Lillian Carter was well known as "Miss Lillian" and she published two books during his presidency: Miss Lillian and Friends and Away from Home: Letters to my Family, both published in 1977. The latter book was a collection of letters to her family sent when she was in India for the Peace Corps. In 1977, Andy Warhol created a portrait of her, and it has since been on display at the Carter Center in Atlanta, Georgia.

"Miss Lillian" was a favorite of the press for her Southern charm and down-to-earth manner. For reporters and interrogators alike, she always had a warm, sassy response for every question. One biographer recalls a story about an encounter between Carter and a reporter from New York who flew to Plains to meet her during her son's 1976 campaign to become the U.S. president:

Miss Lillian greeted her, and said "Welcome to Plains! It's so nice to see you! Would you like some lemonade? How was your journey? Your dress is beautiful"; pouring out the Southern hospitality. And the reporter jumped right in on Miss Lillian and said "Now Miss Lillian, your son's running for president and said he'll never tell a lie now, as a mother, are you telling me he's never told a lie?" And she goes "oh, Jimmy tells white lies all the time!" the reporter said "Tell me what you mean: what is a 'white lie'?" And Miss Lillian said "Remember when I said 'Welcome to Plains and how good it is to see you'. That's a white lie."

In 1977, Lillian Carter appeared in a cameo as herself in the made-for-TV movie Lucy Calls the President starring Lucille Ball.

When son Billy's beer business had its ribbon-cutting ceremony, a friend questioned Carter on whether or not she would attend. She remarked: "I attended Jimmy's inauguration, didn't I?"
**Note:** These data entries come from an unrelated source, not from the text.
<file path="src/design/zfe_pkg.sv">
// ----------------------------------------------------------------------------
// zfe_pkg
// Types and constants of the Z-function engine.
// ----------------------------------------------------------------------------
package zfe_pkg;

   localparam int OP_W     = 2;
   localparam int CHAR_W   = 8;
   localparam int INDEX_W  = 10;
   localparam int VALUE_W  = 11;
   localparam int STATUS_W = 2;

   typedef enum logic [OP_W-1:0] {
      OP_APPEND = 2'd0,
      OP_FINISH = 2'd1,
      OP_READ   = 2'd2
   } op_type;

   typedef enum logic [STATUS_W-1:0] {
      ST_OK      = 2'd0,
      ST_FULL    = 2'd1,
      ST_RANGE   = 2'd2,
      ST_NOTDONE = 2'd3
   } status_type;

   typedef enum logic [1:0] {
      VAL_ZERO = 2'd0,
      VAL_LEN  = 2'd1,
      VAL_Z    = 2'd2
   } value_sel_type;

   typedef enum logic [2:0] {
      S_IDLE    = 3'd0,
      S_READ    = 3'd1,
      S_Z_START = 3'd2,
      S_Z_REUSE = 3'd3,
      S_Z_ISSUE = 3'd4,
      S_Z_CHECK = 3'd5
   } state_type;

   typedef struct packed {
      logic          append_we;
      logic          z_init;
      logic          z_rd_box;
      logic          z_rd_idx;
      logic          k_load;
      logic          txt_rd;
      logic          k_inc;
      logic          z_write;
      logic          rsp_load;
      value_sel_type rsp_sel;
      status_type    rsp_status;
   } cmd_type;

   typedef struct packed {
      logic rsp_free;
      logic computed;
      logic len_zero;
      logic full;
      logic idx_oor;
      logic i_done;
      logic ik_end;
      logic chars_eq;
   } stat_type;

endpackage

</file>
<file path="src/design/zfe_ctrl.sv">
// ----------------------------------------------------------------------------
// zfe_ctrl
// Sequencer: decodes request beats and steps the Z-box walk.
// ----------------------------------------------------------------------------
module zfe_ctrl
   import zfe_pkg::*;
(
   input  logic                clock,
   input  logic                reset,
   input  logic                req_valid,
   input  logic [OP_W-1:0]     req_op,
   output logic                req_stall,
   input  stat_type            stat,
   output cmd_type             cmd
);

   state_type state_ff, state_in;

   always_ff @(posedge clock) begin
      if (reset) begin
         state_ff <= S_IDLE;
      end else begin
         state_ff <= state_in;
      end
   end

   always_comb begin
      state_in  = state_ff;
      cmd       = '0;
      req_stall = 1'b1;
      case (state_ff)
         S_IDLE: begin
            req_stall = !stat.rsp_free;
            if (req_valid && stat.rsp_free) begin
               case (op_type'(req_op))
                  OP_APPEND: begin
                     if (stat.full) begin
                        cmd.rsp_load   = 1'b1;
                        cmd.rsp_sel    = VAL_ZERO;
                        cmd.rsp_status = ST_FULL;
                     end else begin
                        cmd.append_we = 1'b1;
                     end
                  end
                  OP_FINISH: begin
                     cmd.z_init = 1'b1;
                     if (stat.len_zero) begin
                        cmd.rsp_load   = 1'b1;
                        cmd.rsp_sel    = VAL_LEN;
                        cmd.rsp_status = ST_OK;
                     end else begin
                        state_in = S_Z_START;
                     end
                  end
                  OP_READ: begin
                     if (!stat.computed) begin
                        cmd.rsp_load   = 1'b1;
                        cmd.rsp_sel    = VAL_ZERO;
                        cmd.rsp_status = ST_NOTDONE;
                     end else if (stat.idx_oor) begin
                        cmd.rsp_load   = 1'b1;
                        cmd.rsp_sel    = VAL_ZERO;
                        cmd.rsp_status = ST_RANGE;
                     end else begin
                        cmd.z_rd_idx = 1'b1;
                        state_in     = S_READ;
                     end
                  end
                  default: begin
                  end
               endcase
            end
         end
         S_READ: begin
            cmd.rsp_load   = 1'b1;
            cmd.rsp_sel    = VAL_Z;
            cmd.rsp_status = ST_OK;
            state_in       = S_IDLE;
         end
         S_Z_START: begin
            if (stat.i_done) begin
               cmd.rsp_load   = 1'b1;
               cmd.rsp_sel    = VAL_LEN;
               cmd.rsp_status = ST_OK;
               state_in       = S_IDLE;
            end else begin
               cmd.z_rd_box = 1'b1;
               state_in     = S_Z_REUSE;
            end
         end
         S_Z_REUSE: begin
            cmd.k_load = 1'b1;
            state_in   = S_Z_ISSUE;
         end
         S_Z_ISSUE: begin
            if (stat.ik_end) begin
               cmd.z_write = 1'b1;
               state_in    = S_Z_START;
            end else begin
               cmd.txt_rd = 1'b1;
               state_in   = S_Z_CHECK;
            end
         end
         S_Z_CHECK: begin
            if (stat.chars_eq) begin
               cmd.k_inc = 1'b1;
               state_in  = S_Z_ISSUE;
            end else begin
               cmd.z_write = 1'b1;
               state_in    = S_Z_START;
            end
         end
         default: begin
            state_in = S_IDLE;
         end
      endcase
   end

endmodule

</file>
<file path="config.mk">
export PLATFORM = sky130hd
export DESIGN_NAME = zfe_ctrl
export DESIGN_NICKNAME = d
export VERILOG_FILES = /design/src/design/zfe_pkg.sv /design/src/design/zfe_ctrl.sv
export SDC_FILE = /design/constraint.sdc
export NUM_CORES = 1
export LEC_CHECK = 0
export ABC_AREA = 1
export BUFFER_PORTS_ARGS = -buffer_cell sky130_fd_sc_hd__clkbuf_2
export CAP_MARGIN = 0
export CORE_AREA = 8 8 45 47
export DETAILED_ROUTE_END_ITERATION = 16
export DIE_AREA = 0 0 53 55
export GPL_TIMING_DRIVEN = 0
export PLACE_DENSITY = 0.71
export SLEW_MARGIN = 10
export SYNTH_ARGS = -nofsm -noshare
export SYNTH_HDL_FRONTEND = slang
export SYNTH_SLANG_ARGS = --single-unit
</file>
<file path="constraint.sdc">
create_clock -name clock -period 1.3 [get_ports clock]
set_input_delay 0.13 -clock clock [delete_from_list [all_inputs] [get_ports clock]]
set_output_delay 0.13 -clock clock [all_outputs]
set_load 0.005 [all_outputs]
</file>
* Word-level counts from Yosys, hierarchy flattened
Index checks and enable logic that the tools add are counted.
** Storage, ports and cells
- Register bits after elaboration :: 3
- Word-level logic and storage cells :: 56
- Input port bits :: 13
- Output and inout bits :: 14
** Operators by class
- Mux-type cells :: 38
- Reduce and logical (&&, ||, !) cells :: 5
- Eq/ne operators :: 12
** Operator list (count)
- 2-to-1 mux 5 bit :: 6
- case mux 5 bit (3 select lines) :: 2
- 2-to-1 mux 1 bit :: 18
- 2-to-1 mux 3 bit :: 6
- case mux 3 bit (5 select lines) :: 1
- inequality test 3 bit (second input constant) :: 3
- equality test 3 x 2 -> 1 bit (second input constant) :: 2
- equality test 3 bit (second input constant) :: 2
- 2-to-1 mux 2 bit :: 3
- case mux 3 bit (2 select lines) :: 1
- AND reduction 5 bit :: 1
- equality test 3 x 1 -> 1 bit (second input constant) :: 1
- zero test 3 bit :: 1
- inequality test 3 x 1 -> 1 bit (second input constant) :: 1
- equality test 2 x 1 -> 1 bit (second input constant) :: 1
- equality test 2 bit (second input constant) :: 1
- zero test 2 bit :: 1
- inequality test 2 bit (second input constant) :: 1
- case mux 1 bit (2 select lines) :: 1
- logical AND 1 bit :: 1
- zero test 1 bit :: 1

* Logic depth before layout (Yosys ltp)
- Depth after elaboration :: 5
- Mapped depth :: 8
- Gate-level depth less buffers :: 8

* Worst setup path after synthesis
No wires, ideal clock.
- Path type :: flip-flop to flip-flop
- Start :: register state_ff[1]
- End :: register state_ff[1]
- Stages on the path, launching flop included :: 6
- Setup time :: 0.064 ns
- Clock period less this slack :: 1.170 ns
- Arrival :: 1.106 ns
- Required time :: 1.236 ns
- Path buffers :: 0
- Setup slack :: 0.130 ns
- Path through :: dfxtp_1 > inv_1 > ha_1 > a21oi_1 > nand2_1 > nor2_1
** Between the ends
- Cells in the longest elaborated chain, start to end :: 3
- Elaborated cells on any way between the ends :: 12
- Those cells by class :: eq/ne (9); mux (1); reduce/logical (2)
** Ends and longest elaborated chain
- start, declared :: line zfe_ctrl.sv:17 : state_type state_ff, state_in;
- start signal, assigned :: line zfe_ctrl.sv:23 : state_ff <= state_in;
- zero test 3 bit :: line zfe_ctrl.sv:31 : case (state_ff)
- inequality test 3 x 1 -> 1 bit (no line) (tied with other cells)
- AND reduction 5 bit (no line)
Parallel ways exist; a longest one is shown, timed or not.
A chain may end at the register's enable or synchronous reset.

==> summary.txt <==
Max-Slew Margin vs Limit = 85.4%
Clk pwr share = 44.4%
clock skew = 14.1 ps
met2 Resource Use GR = 15.8%
register area share after synthesis = 15.1%
Most Crowded Layer GR = met2
post-synthesis cell count = 67
Mean Syn Cell Area = 5.92 um^2
Routed Wire Length = 1.45 mm
DR vias = 583
share of post-route cells with drive strength above 1 = 53.7%
Fillers = 142
outcome = finished, violations left
Power Density = 561 nW/um^2
first drt pass iteration count = 4
Largest regs = state_ff x3
leakage power = 0.000413 uW
worst hold slack = 146 ps
GRT overflow = 0
Die Span X = 53 um
most flop-heavy register = state_ff
CP Launch Type = flop
Synth cell types = 19
combinational share of power = 31.8%
Clk Latency, worst-skew pair = 240 ps
WL per Instance = 11.7 um
switch share = 33.0%
gr usage total = 9.06%
Cell Count, Final, Fillers Out = 124
# diodes = 0
CP Data Arrival Time = 1280 ps
total nets after synthesis = 81
Register Area = 71.3 um^2
vias per cell = 4.70
Area Growth Syn to Fin = 75.7%
Clk Tree Root Cell = clkbuf_4
CTS H-tree depth = 1
setup TNS = -565 ps
initial drt markers = 16
fin worst setup slack = -111 ps
CTS max path bufs = 2
synthesized area = 397 um^2
vias in the first global route = 519
Initial Util = 28.7%
worst slew pin tran = 217 ps
largest net degree at the start of global routing = 8
Final Setup Violations = 8
CP Capture Type = primary output
sequential power share = 23.8%
number of remaining DRC errors = 0
Sink Count = 3
fin area = 697 um^2
Max VDD drop = 0.590 mV
hpwl dp = 1.04 mm
Hold WC Path Type = in -> reg
M3 GR Usage = 3.21%
CP max FO = 4
Req. time, crit path = 1170 ps
first-pass GRT wire length = 2.10 mm
RSZ-0062 raised after global routing = yes
die footprint = 2920 um^2
Area after DPL = 547 um^2
TritonCTS buffer count = 3
Final ANT Viol Nets = 0
nets@finish = 123
GP Congestion = 0.854
placeable core region = 1380 um^2
height of the die = 55 um
IO buf count = 26
fin. max-slew vios = 0
Fmax = 0.709 GHz
Worst-path clk slew = 50 ps
cell internal pwr = 262 uW
antenna violations before repair = 0
Multi-input gate area = 302 um^2
placed cell count = 109
# hold bufs at CTS = 0
final period utilization = 109%
failing checks = negative setup slack
Row Count = 14
synthesized flop and latch total = 3
CTS tree = done
max reg flops = 3
# IOs = 27
Sw Pwr = 129 uW
Max-Cap Viols = 0
final-report hold violation count = 0
Period minus WS final = 1410 ps
kind of critical path = reg -> out
GR Util met1 = 10.3%
warnings from Yosys = 0
[cells by family (layout without fill, tap and decap cells)]
group	count (synthesis)	in the layout	share of synthesized area (%)
adder cells (fa/ha/maj)	1	1	3.15
AND/OR/NAND/NOR	45	45	62.8
AO/OA/AOI/OAI	4	4	5.05
flip-flops	3	3	15.1
buffers and inverters	14	55	13.9
[what timing repair did]
| action | CTS | global route |
|---|---|---|
| setup endpoints to repair | 8 | 11 |
| pin swaps | 2 | 3 |
| setup buffers | 6 | 5 |
| gates resized for setup | 7 | 14 |
[final timing paths]
kind	from	slack [ps]	to	depth (start not counted)
min	reset	150	state_ff[2]	4
min reg2reg	state_ff[1]	680	state_ff[2]	4
max reg2reg	state_ff[2]	60	state_ff[1]	7
max	state_ff[1]	-110	cmd[2]	8
[layout by cell type (no fill, tap or decap)]
cell      count
buf_2         6
nand3_4       1
inv_2         2
nor4_2        1
dfxtp_4       3
nor3_2        1
nor3_1        2
nand4_1       2
buf_4        10
nand2_1      13
inv_4         1
a21oi_2       1
nand2_2       2
clkbuf_4      3
buf_6         2
nand3b_1      2
ha_1          1
nor2_1        7
inv_1        11
o21ai_0       1
nor2_2        1
nand2_4       1
clkbuf_2     19
nand3_2       1
o21ai_2       1
a21oi_1       1
nor2_4        2
clkbuf_1      1
nand3_1       8
and2_1        1
[critical path: stages, from the launching register on]
cell,delay (ps)
dfxtp_4,360
nor2_4,120
nand2_4,70
inv_4,80
nand3_4,100
nor2_4,110
nand2_2,50
nand2_2,50
buf_6,90
[power by group through the flow]
stage                     clock network, uW  registers [uW]  logic [uW]
after detailed placement                  0            99.4         101
after global placement                    0            99.4        99.0
final                                   174            93.1         124
after floorplan                           0            98.9        55.8
after CTS                               172            96.3         110
after global routing                    184            93.3         137
[per-stage QoR]
stage | setup WS, ps | util, % | total power [uW]
CTS | -118 | 45.6 | 378
global placement | 31.3 | 39.5 | 198
floorplan | 130 | - | 155
detailed placement | 20.9 | 39.5 | 201
finish | -111 | 50.4 | 391
global route | -188 | 50.4 | 414
[per-layer routing]
metal,part of all wire [%],up-vias
met5,0,-
li1,-,298
met2,51,23
met1,40,260
met3,7.3,2
met4,1.1,0
[Yosys cell counts]
| master | count | area (um^2) |
|---|---|---|
| ha_1 | 1 | 12.5 |
| a21oi_1 | 2 | 10.0 |
| nand3_1 | 9 | 45.0 |
| and2_1 | 1 | 6.26 |
| dfxtp_1 | 3 | 60.1 |
| nor2_4 | 2 | 22.5 |
| nand2_4 | 1 | 11.3 |
| nor3_1 | 3 | 15.0 |
| nand4_1 | 2 | 12.5 |
| nand2_1 | 13 | 48.8 |
| nand2_2 | 2 | 12.5 |
| nand3b_1 | 2 | 15.0 |
| nor4_2 | 1 | 12.5 |
| nor2_1 | 8 | 30.0 |
| inv_2 | 1 | 3.75 |
| o21ai_0 | 2 | 10.0 |
| inv_1 | 12 | 45.0 |
| inv_4 | 1 | 6.26 |
| nand3_4 | 1 | 17.5 |
[cell type report]
cell class                      instances  share of cell area, %
Tap cell                               16                   2.87
Inverter                               14                   7.90
Multi-Input combinational cell         50                   43.3
Sequential cell                         3                   10.2
Timing Repair Buffer                   37                   32.0
Clock buffer                            4                   3.77
No activity file was read; power rests on OpenSTA's default activity.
Together with vice president Walter Mondale, Lillian Carter was head of the U.S. delegation to the funeral of Yugoslav president Josip Broz Tito.

==Final years and death==
Shortly after her eldest son left office in January 1981, Carter was diagnosed with breast cancer. While her cancer was in remission in April 1983, her younger daughter, Ruth Carter Stapleton, was diagnosed with pancreatic cancer and died on September 26, 1983, aged 54. Carter herself succumbed to breast cancer that metastasized to the bone a month later on October 30, 1983, at age 85 in Americus, Georgia. Her three surviving children were by her side at her death. Carter was buried in a simple six-minute ceremony at Lebanon Church Cemetery, on November 1, 1983, next to her husband, who died 30 years before her.

In addition to her husband and daughter, two more of her children, Gloria Carter Spann and Billy Carter, and her grandson, Dr. S. Scott Stapleton, also died from pancreatic cancer. The former president was diagnosed with melanoma in 2015, at the age of 90. He survived the cancer and stopped treatments in March 2016. In 2010, he had a severe stomach ache which was mistaken as pancreatic cancer. He was a fundraiser and booster for research into a cure for the disease.

In 2001, a major nursing center in Plains was dedicated in Lillian Carter's honor by Jimmy Carter in recognition of her first years of service to the community as a nurse. In 2011, she was inducted into the Georgia Women of Achievement.